CS 603 Project Topics

CS 603 Project Topics (update in progress)

Following is a list of possible project topics for CS 603 (Spring 1997). The list is in no particular order and it is not meant to be exhaustive; it provides only a guideline. Independent project ideas are encouraged. The references listed are starting points and further references are available after focusing on a specific topic.

Distributed O.S.

Design and implement user-level distributed O.S. functionality under UNIX. Subtopics include load sharing, distributed file system, distributed software shared memory, single system image user interface (shell), etc.
Extend the Xinu O.S. to support various cooperative resource sharing/management tasks. Steps toward a single-system image, process migration and load balancing are possible subtopics. One basic task is to provide a dynamic run-time environment (or design a version of Xinu which does not lump together O.S. and applications into a single executable image) which supports loading of processes, protection, etc.
- D. Comer. Operating system design: the XINU approach.

Load Balancing

Design, implement, and compare user level load balancing algorithms on the Xinu cluster. In the absence of process migration, one may study load placement strategies (i.e., once a process has been allocated to a particular host, it cannot be moved) using actual applications. How to measure load, what processes can be remotely executed are some of the subquestions that need to be addressed.
Design, implement, and compare user level load balancing algorithms on the Xinu cluster, however, using emulation of application behavior in place of executing actual applications. Process migration, thus, can also be emulated since application processes are imaginary. This allows for the a more intimate control of the test environment, however, one needs to be careful in modeling application behavior.
Model and analyze load balancing algorithms. In particular, use recent convergence analysis techniques (e.g., estimation of conductance and its use in rapidly mixing Markov chains) to analyze the convergence rate of load balancing strategies. Another approach is to use on-line analysis using the competitive ratio to reason about the behavior of various algorithms under different model assumptions.
- Azar et al. On-line load balancing. IEEE FOCS '92, pp. 218-225.
- M. Mihail. Conductance and convergence of Markov chains: a combinatorial treatment of expanders. IEEE FOCS '89, pp. 526-531.
- Phillips et al. Online load balancing and network flow. ACM STOC '93, pp. 402-411.
Confer also noncooperative method section.

Noncooperative Distributed Resource Management

Use a selfish or greedy application model to design, implement, and analyze distributed resource allocation problems. For example, how to perform distributed scheduling and load balancing in a heterogenous application environment where certain applications have higher intrinsic priorities than others. Use of pricing, competitive arbitration, and construction of computational markets is one approach. The overall goal is to induce a desirable global system state in spite of the greedy/selfish behavior of individual applications. These ideas can be extended to any form of distributed resource.

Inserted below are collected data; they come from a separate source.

What follows belongs to an exercise in optimizing a design on an open flow for small area; a production flow would make more cautious choices.
In this exercise RTL edits were held to simulation tests only and were not proved equivalent to the original.
The flow treats the clock pin as an ideal source. Dropping or thinning the clock tree relies on that and would not hold on a real chip.
Power and IR drop assume default switching activity.

==> run P <==
## basysConnections
module basysConnections(
    input clock,
    input reset,
    input [15:0] SW,
    input JC4,JC3,JC2,JC1,    
    input JC10,JC9,JC8,JC7,  
    input JB7, JB8,
    input JB1, 
    input JB3, JB4,  
    output JA8,JA7, 
    output JA4,JA3,JA2,JA1,  
    output [7:0] LED  
    );
    reg [3:0] tE;    
    reg [4:0] tF;    
    reg [4:0] tA;    
    reg [4:0] tK;    
    reg [5:0] cB;    
    wire eW = tE[3] & tE[0];                  
    wire fW = tF[4] & tF[3];                  
    wire aW = tA[4] & tA[1] & tA[0];          
    wire kW = tK[4] & tK[1] & tK[0];          
    wire bW = &cB[5:2] & cB[0];               
    always @(posedge clock) begin
        if (reset) begin
            tE <= 4'd0; tF <= 5'd0; tA <= 5'd0; tK <= 5'd0; cB <= 6'd0;
        end else begin
            tE <= eW ? 4'd0 : tE + 4'd1;
            if (eW) tF <= fW ? 5'd0 : tF + 5'd1;
            if (eW & fW) tA <= aW ? 5'd0 : tA + 5'd1;
            if (eW & fW & aW) tK <= kW ? 5'd0 : tK + 5'd1;
            cB <= bW ? 6'd0 : cB + 6'd1;
        end
    end
    wire a0    = (tA == 5'd0);
    wire u0    = a0 & (tF == 5'd0) & (tE == 4'd0);                         
    wire [1:0] q = tK[1:0];                  
    wire u_le23 = a0 & ((tF < 5'd2) | ((tF == 5'd2) & (tE < 4'd4)));       
    wire u_ge4998 = aW & fW & tE[3];                                       
    wire u_4999 = aW & fW & eW;                                            
    wire w_f0  = (q == 2'd0) & ~u_le23 & ~u_ge4998;                        
    wire w_f1  = ((q == 2'd0) & u_4999) | ((q == 2'd1) & ~u_ge4998);       
  ...
==> flow/config.mk <==
export PLATFORM = sky130hd
export DESIGN_NAME = basysConnections
export DESIGN_NICKNAME = basysConnections
export VERILOG_FILES = /design/flow/design.v
export SDC_FILE = /design/flow/constraint.sdc
export NUM_CORES = 4
export LEC_CHECK = 0
export CAP_MARGIN = 20
export CORE_MARGIN = 2
export CORE_UTILIZATION = 65
export SLEW_MARGIN = 20
==> flow/constraint.sdc <==
create_clock -name core_clock -period 10.0 [get_ports {clock}]
set_input_delay 2.0000 -clock core_clock [delete_from_list [all_inputs] [get_ports {clock}]]
set_output_delay 2.0000 -clock core_clock [all_outputs]
set_load 0.01 [all_outputs]
standard.sh (not shown) runs the stock make flow with config.mk's settings and CLKGATE_MAP_FILE= SYNTH_SCRIPT=/design/flow/synth_recipe.tcl, a recipe that flattens the netlist after the stock synthesis.
==> flow/flow/run.sh <==
#!/bin/bash
# Layout flow:
#  1. the standard synthesis (bash standard.sh synth), unchanged;
#  2. an area-oriented re-mapping of its combinational logic with ABC
#     (deepsyn with a few random seeds, the smallest result is kept); the
#     registers, their cells and instance names, are left as they are;
#  3. the standard ORFS floorplan and placement, with one-cell port buffers;
#  4. a two-level clock tree (flow/cts.tcl) in place of TritonCTS;
#  5. the standard ORFS routing and finishing.
# Every tool writes its full output to a log file of its own in this folder.
set -euo pipefail
W=$(pwd)
R=$W/orfs/results/$FLOW_PLATFORM/basysConnections/base
LIB=$FLOW_HOME/platforms/$FLOW_PLATFORM/lib/sky130_fd_sc_hd__tt_025C_1v80.lib
YOSYS=$FLOW_HOME/../tools/install/yosys/bin/yosys
command -v yosys >/dev/null 2>&1 && YOSYS=$(command -v yosys)

bash standard.sh synth > $W/1_synth_standard.log 2>&1
cp $R/1_2_yosys.v $W/1_2_yosys_standard.v

best=""; best_area=""
for seed in 0 7 13 42; do
  printf 'strash\n&get -n\n&deepsyn -T 30 -S %s\n&put\n&get -n\n&nf -a -p -R 1000\n&put\ntopo\n' $seed > $W/1_remap_s$seed.abc
  REMAP_LIB=$LIB REMAP_IN=$W/1_2_yosys_standard.v REMAP_OUT=$W/1_2_yosys_remap_s$seed.v \
  REMAP_ABC=$W/1_remap_s$seed.abc REMAP_STAT=$W/1_remap_stat_s$seed.txt \
    $YOSYS -c $W/flow/remap.tcl > $W/1_remap_s$seed.log 2>&1 &
done
wait
for seed in 0 7 13 42; do
  a=$(awk '/Chip area for module/ {print $NF}' $W/1_remap_stat_s$seed.txt || true)
  [[ -z "$a" ]] && continue
  if [[ -z "$best_area" ]] || awk -v a=$a -v b=$best_area 'BEGIN{exit !(a<b)}'; then
    best=$seed; best_area=$a
  fi
done
echo "remap: seed $best, area $best_area" > $W/1_remap_choice.txt
cp $W/1_2_yosys_remap_s$best.v $R/1_2_yosys.v

bash standard.sh "BUFFER_PORTS_ARGS=-buffer_cell sky130_fd_sc_hd__buf_1" place > $W/2_place.log 2>&1

RESULTS_DIR=$R LIB_FILES=$LIB PLATFORM_DIR=$FLOW_HOME/platforms/$FLOW_PLATFORM \
CTS_MAX_SINKS=18 CTS_LEAF_BUF=sky130_fd_sc_hd__clkbuf_8 CTS_ROOT_BUF=sky130_fd_sc_hd__clkbuf_4 \
CTS_CLOCK_NET=clock \
  openroad -no_init -exit $W/flow/cts.tcl > $W/3_cts.log 2>&1

bash standard.sh "BUFFER_PORTS_ARGS=-buffer_cell sky130_fd_sc_hd__buf_1" finish > $W/4_route_finish.log 2>&1
==> flow/flow/cts.tcl <==
# Clock tree: the clock port drives one root buffer, which drives one leaf
# buffer per cluster of at most CTS_MAX_SINKS flip-flops, placed at the
# cluster's centre. Clusters come from recursive bisection of the flip-flops'
# placement along the longer side.
set res $::env(RESULTS_DIR)
foreach lib $::env(LIB_FILES) { read_liberty $lib }
read_db $res/3_place.odb
read_sdc $res/3_place.sdc
source $::env(PLATFORM_DIR)/setRC.tcl
set cap $::env(CTS_MAX_SINKS)
set leaf_master $::env(CTS_LEAF_BUF)
set root_master $::env(CTS_ROOT_BUF)

set db [ord::get_db]
set block [ord::get_db_block]
set clk [$block findNet $::env(CTS_CLOCK_NET)]
$clk setSigType CLOCK

set sinks {}
foreach it [$clk getITerms] {
  set inst [$it getInst]
  set bb [$inst getBBox]
  lappend sinks [list $it [expr {([$bb xMin] + [$bb xMax]) / 2}] [expr {([$bb yMin] + [$bb yMax]) / 2}]]
}
set n [llength $sinks]
set k [expr {($n + $cap - 1) / $cap}]

proc split_groups {s k} {
  if {$k <= 1} { return [list $s] }
  set xs {}; set ys {}
  foreach e $s { lappend xs [lindex $e 1]; lappend ys [lindex $e 2] }
  set xs [lsort -integer $xs]; set ys [lsort -integer $ys]
  set dx [expr {[lindex $xs end] - [lindex $xs 0]}]
  set dy [expr {[lindex $ys end] - [lindex $ys 0]}]
  set idx [expr {$dx >= $dy ? 1 : 2}]
  set s [lsort -integer -index $idx $s]
  set k1 [expr {$k / 2}]
  set n1 [expr {([llength $s] * $k1 + $k / 2) / $k}]
  return [concat [split_groups [lrange $s 0 [expr {$n1 - 1}]] $k1] \
                 [split_groups [lrange $s $n1 end] [expr {$k - $k1}]]]
}
set groups [split_groups $sinks $k]

set lm [$db findMaster $leaf_master]
set rm [$db findMaster $root_master]
proc pin_of {inst name} { return [$inst findITerm $name] }

# root buffer at the centre of all sinks
set sx 0; set sy 0
foreach e $sinks { set sx [expr {$sx + [lindex $e 1]}]; set sy [expr {$sy + [lindex $e 2]}] }
set root [odb::dbInst_create $block $rm clkbuf_root]
$root setLocation [expr {$sx / $n}] [expr {$sy / $n}]
$root setPlacementStatus PLACED
[pin_of $root A] connect $clk
set rnet [odb::dbNet_create $block clknet_root]
$rnet setSigType CLOCK
[pin_of $root X] connect $rnet

set i 0
foreach g $groups {
  set gx 0; set gy 0
  foreach e $g { set gx [expr {$gx + [lindex $e 1]}]; set gy [expr {$gy + [lindex $e 2]}] }
  set m [llength $g]
  set b [odb::dbInst_create $block $lm clkbuf_leaf_$i]
  $b setLocation [expr {$gx / $m}] [expr {$gy / $m}]
  $b setPlacementStatus PLACED
  [pin_of $b A] connect $rnet
  set net [odb::dbNet_create $block clknet_leaf_$i]
  $net setSigType CLOCK
  [pin_of $b X] connect $net
  foreach e $g {
    set it [lindex $e 0]
    $it disconnect
    $it connect $net
  }
  puts "leaf $i: $m sinks"
  incr i
}

detailed_placement
check_placement -verbose
set_propagated_clock [all_clocks]
estimate_parasitics -placement
report_clock_skew
report_worst_slack -min
report_worst_slack -max
write_db $res/4_1_cts.odb
write_sdc $res/4_cts.sdc
==> flow/flow/remap.tcl <==
# Re-map the combinational logic of the standard synthesis for area.
# Registers (their cells and instance names) are kept as they are.
set lib $::env(REMAP_LIB)
set top $::env(FLOW_TOP)
yosys read_verilog $::env(REMAP_IN)
yosys read_liberty -ignore_miss_func $lib
yosys hierarchy -top $top
# keep every sequential cell as an instance; inline the combinational ones
foreach m [list sky130_fd_sc_hd__dfxtp_1 sky130_fd_sc_hd__dfxtp_2 sky130_fd_sc_hd__dfxtp_4 \
             sky130_fd_sc_hd__dfrtp_1 sky130_fd_sc_hd__dfstp_1 sky130_fd_sc_hd__dfxbp_1 \
             sky130_fd_sc_hd__edfxtp_1 sky130_fd_sc_hd__dfrtp_2 sky130_fd_sc_hd__dfrtp_4] {
  yosys setattr -mod -set keep_hierarchy 1 $m
}
yosys flatten
# nets named after the inlined cells' pins: let write_verilog number them
yosys rename -hide w:*.*
yosys opt -purge
yosys techmap
yosys opt -fast -purge
yosys abc -liberty $lib -script $::env(REMAP_ABC) \
  -dont_use sky130_fd_sc_hd__probe_p_8 -dont_use sky130_fd_sc_hd__probec_p_8 \
  -dont_use *lpflow*
yosys opt_clean -purge
yosys hilomap -singleton -hicell sky130_fd_sc_hd__conb_1 HI -locell sky130_fd_sc_hd__conb_1 LO
yosys splitnets
yosys insbuf -buf sky130_fd_sc_hd__buf_2 A X
yosys opt_clean -purge
yosys hierarchy -top $top
yosys select -module $top
yosys tee -o $::env(REMAP_STAT) stat -liberty $lib
yosys write_verilog -noattr -nohex -nodec -selected $::env(REMAP_OUT)
==> run C (differences from run P) <==
==> flow/flow/run.sh (replaced) <==
#!/bin/bash
# Layout flow: the standard synthesis, then an area-oriented re-mapping of
# its combinational logic (the registers, their cells and names, are kept),
# then the standard ORFS layout with one-cell port buffers and a clock
# tree built from small buffers without dummy loads.
set -euo pipefail
W=$(pwd)
R=$W/orfs/results/$FLOW_PLATFORM/basysConnections/base
YOSYS=$FLOW_HOME/../tools/install/yosys/bin/yosys
command -v yosys >/dev/null 2>&1 && YOSYS=$(command -v yosys)

bash standard.sh synth > $W/1_synth_standard.log 2>&1
cp $R/1_2_yosys.v $W/1_2_yosys_standard.v

REMAP_LIB=$FLOW_HOME/platforms/$FLOW_PLATFORM/lib/sky130_fd_sc_hd__tt_025C_1v80.lib \
REMAP_IN=$W/1_2_yosys_standard.v REMAP_OUT=$W/1_2_yosys_remap.v \
REMAP_ABC=$W/flow/area.abc REMAP_STAT=$W/1_remap_stat.txt \
  $YOSYS -c $W/flow/remap.tcl > $W/1_remap.log 2>&1
cp $W/1_2_yosys_remap.v $R/1_2_yosys.v

bash standard.sh \
  "BUFFER_PORTS_ARGS=-buffer_cell sky130_fd_sc_hd__buf_1" \
  "CTS_ARGS=-sink_clustering_enable -repair_clock_nets -dont_use_dummy_load -buf_list {sky130_fd_sc_hd__clkbuf_4 sky130_fd_sc_hd__clkbuf_8}" \
  finish > $W/2_layout.log 2>&1
==> flow/flow/area.abc (new file) <==
strash
&get -n
&deepsyn -T 30
&put
&get -n
&nf -a -p -R 1000
&put
topo
removed: flow/flow/cts.tcl
==> run R (differences from run P) <==
--- a/flow/flow/run.sh
+++ b/flow/flow/run.sh
@@ -4,3 +4,4 @@
 #  2. an area-oriented re-mapping of its combinational logic with ABC
-#     (deepsyn with a few random seeds, the smallest result is kept); the
+#     (deepsyn with a few random seeds, then mapping and don't-care resubstitution;
+#     the smallest result is kept); the
 #     registers, their cells and instance names, are left as they are;
@@ -22,3 +23,3 @@
 for seed in 0 7 13 42; do
-  printf 'strash\n&get -n\n&deepsyn -T 30 -S %s\n&put\n&get -n\n&nf -a -p -R 1000\n&put\ntopo\n' $seed > $W/1_remap_s$seed.abc
+  printf 'strash\n&get -n\n&deepsyn -T 30 -S %s\n&put\n&get -n\n&nf -a -p -R 1000\n&put\nmfs3 -ae -H 8 -K 8 -R 4\nmfs3 -aer -H 8\ntopo\n' $seed > $W/1_remap_s$seed.abc
   REMAP_LIB=$LIB REMAP_IN=$W/1_2_yosys_standard.v REMAP_OUT=$W/1_2_yosys_remap_s$seed.v \
==> results.txt <==
Invs w/o clock: 15
Power Sequential: 0.000527 W
Worst Max-Slew Pin Slew: 934 ps
Hold path start: st1[1]$_DFF_P_
Final setup margin: 4640 ps
Combinational power share: 5.3%
Status: complete, no violations
Initial DRC Count: 273
Final min period: 5360 ps
Fin Hold WS: 337 ps
# the run above: run P

==> results.txt <==
Status: complete, no violations
Final setup margin: 4590 ps
Worst Max-Slew Pin Slew: 956 ps
Final min period: 5410 ps
Hold path start: st3[2]$_DFF_P_
Initial DRC Count: 246
Invs w/o clock: 15
Combinational power share: 4.7%
Net Switching: 0.000188 W
Power Sequential: 0.000528 W
Fin Hold WS: 318 ps
# the run above: run C

==> results.txt <==
Status: complete, no violations
Met2 Use GR: 44.8%
Final min period: 5020 ps
Switching share of power: 22.4%
Combinational power share: 5.3%
Fraction of area in multi-input gates: 43.8%
Invs w/o clock: 16
Ys Warns: 1
Initial antenna violation count: 0
Final setup margin: 4980 ps
Metal-1 WL: 4.64 mm
Fin crit share: 50.2%
Worst Max-Slew Pin Slew: 930 ps
Multi-input logic area: 2330 sq um
Global-route wire length before repair: 17.6 mm
Fin Hold WS: 335 ps
Initial DRC Count: 223
Power Sequential: 0.000528 W
# the run above: run R

The clock cells of run P and run R come from the design's own scripts or RTL, not from TritonCTS.

what the ideal ports hide:
The results above use ideal ports. As a check the final layouts listed here were re-extracted and re-timed, cells and wires unchanged. Step 1 assumes that a clkbuf_16 drives the clock port and a buf_2 every other input. Step 2 also shifts input and output timing later by t, the mid clock arrival at the registers, as if the neighbouring blocks saw the same clock. Slacks: no drivers / after step 1 / after step 2; pairs: no drivers / after step 1.
run | shift t [ns] | setup slack, ns | clock arrival spread, ns
run P | 0.471 | 4.636 / 4.636 / 4.636 | 0.014 / 0.014
run C | 0.429 | 4.594 / 4.594 / 4.594 | 0.034 / 0.034
run R | 0.484 | 4.981 / 4.981 / 4.981 | 0.012 / 0.012
After both steps setup and hold are still met in every run listed.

Cocchi et al. Pricing in computer networks: motivation, formulation, and example. IEEE/ACM Trans. Networking, vol. 1, no. 6, pp. 614-627, 1993.

Ferguson et al. Microeconomic algorithms for load balancing in distributed computer systems. IEEE ICDCS '88, pp. 491-499.

Korilis et al. The designer's perspective to noncooperative networks. IEEE INFOCOM '95, pp. 562-570.

K. Park. Self-organized multi-class QoS provision for ABR traffic in ATM networks. IEEE IPCCC '96, pp. 446-453.
Waldspurger et al. Spawn: a distributed computational economy. IEEE Trans. Software Eng., vol. 18, no. 2, pp. 103-117, 1992.

Fault-Tolerance Issues

Extend various concurrency control and distributed resource contention/consensus algorithms to operate correctly under Byzantine (i.e., malicious) faults. A general strategy for centralized algorithms has been discussed and is a suitable candidate for implementation and testing.
Apply hierarchical fault-tolerance methods to distributed application domains such as distributed name service (and other server selection problems), caching, and collaborative environments to tolerance k-sparse faults. Of utmost importance is the identification of application domain features which justify the use of the hierarchical method over a myriad of engineering solutions. After selecting a suitable domain, the remainder of the task will involve modeling and algorithm design.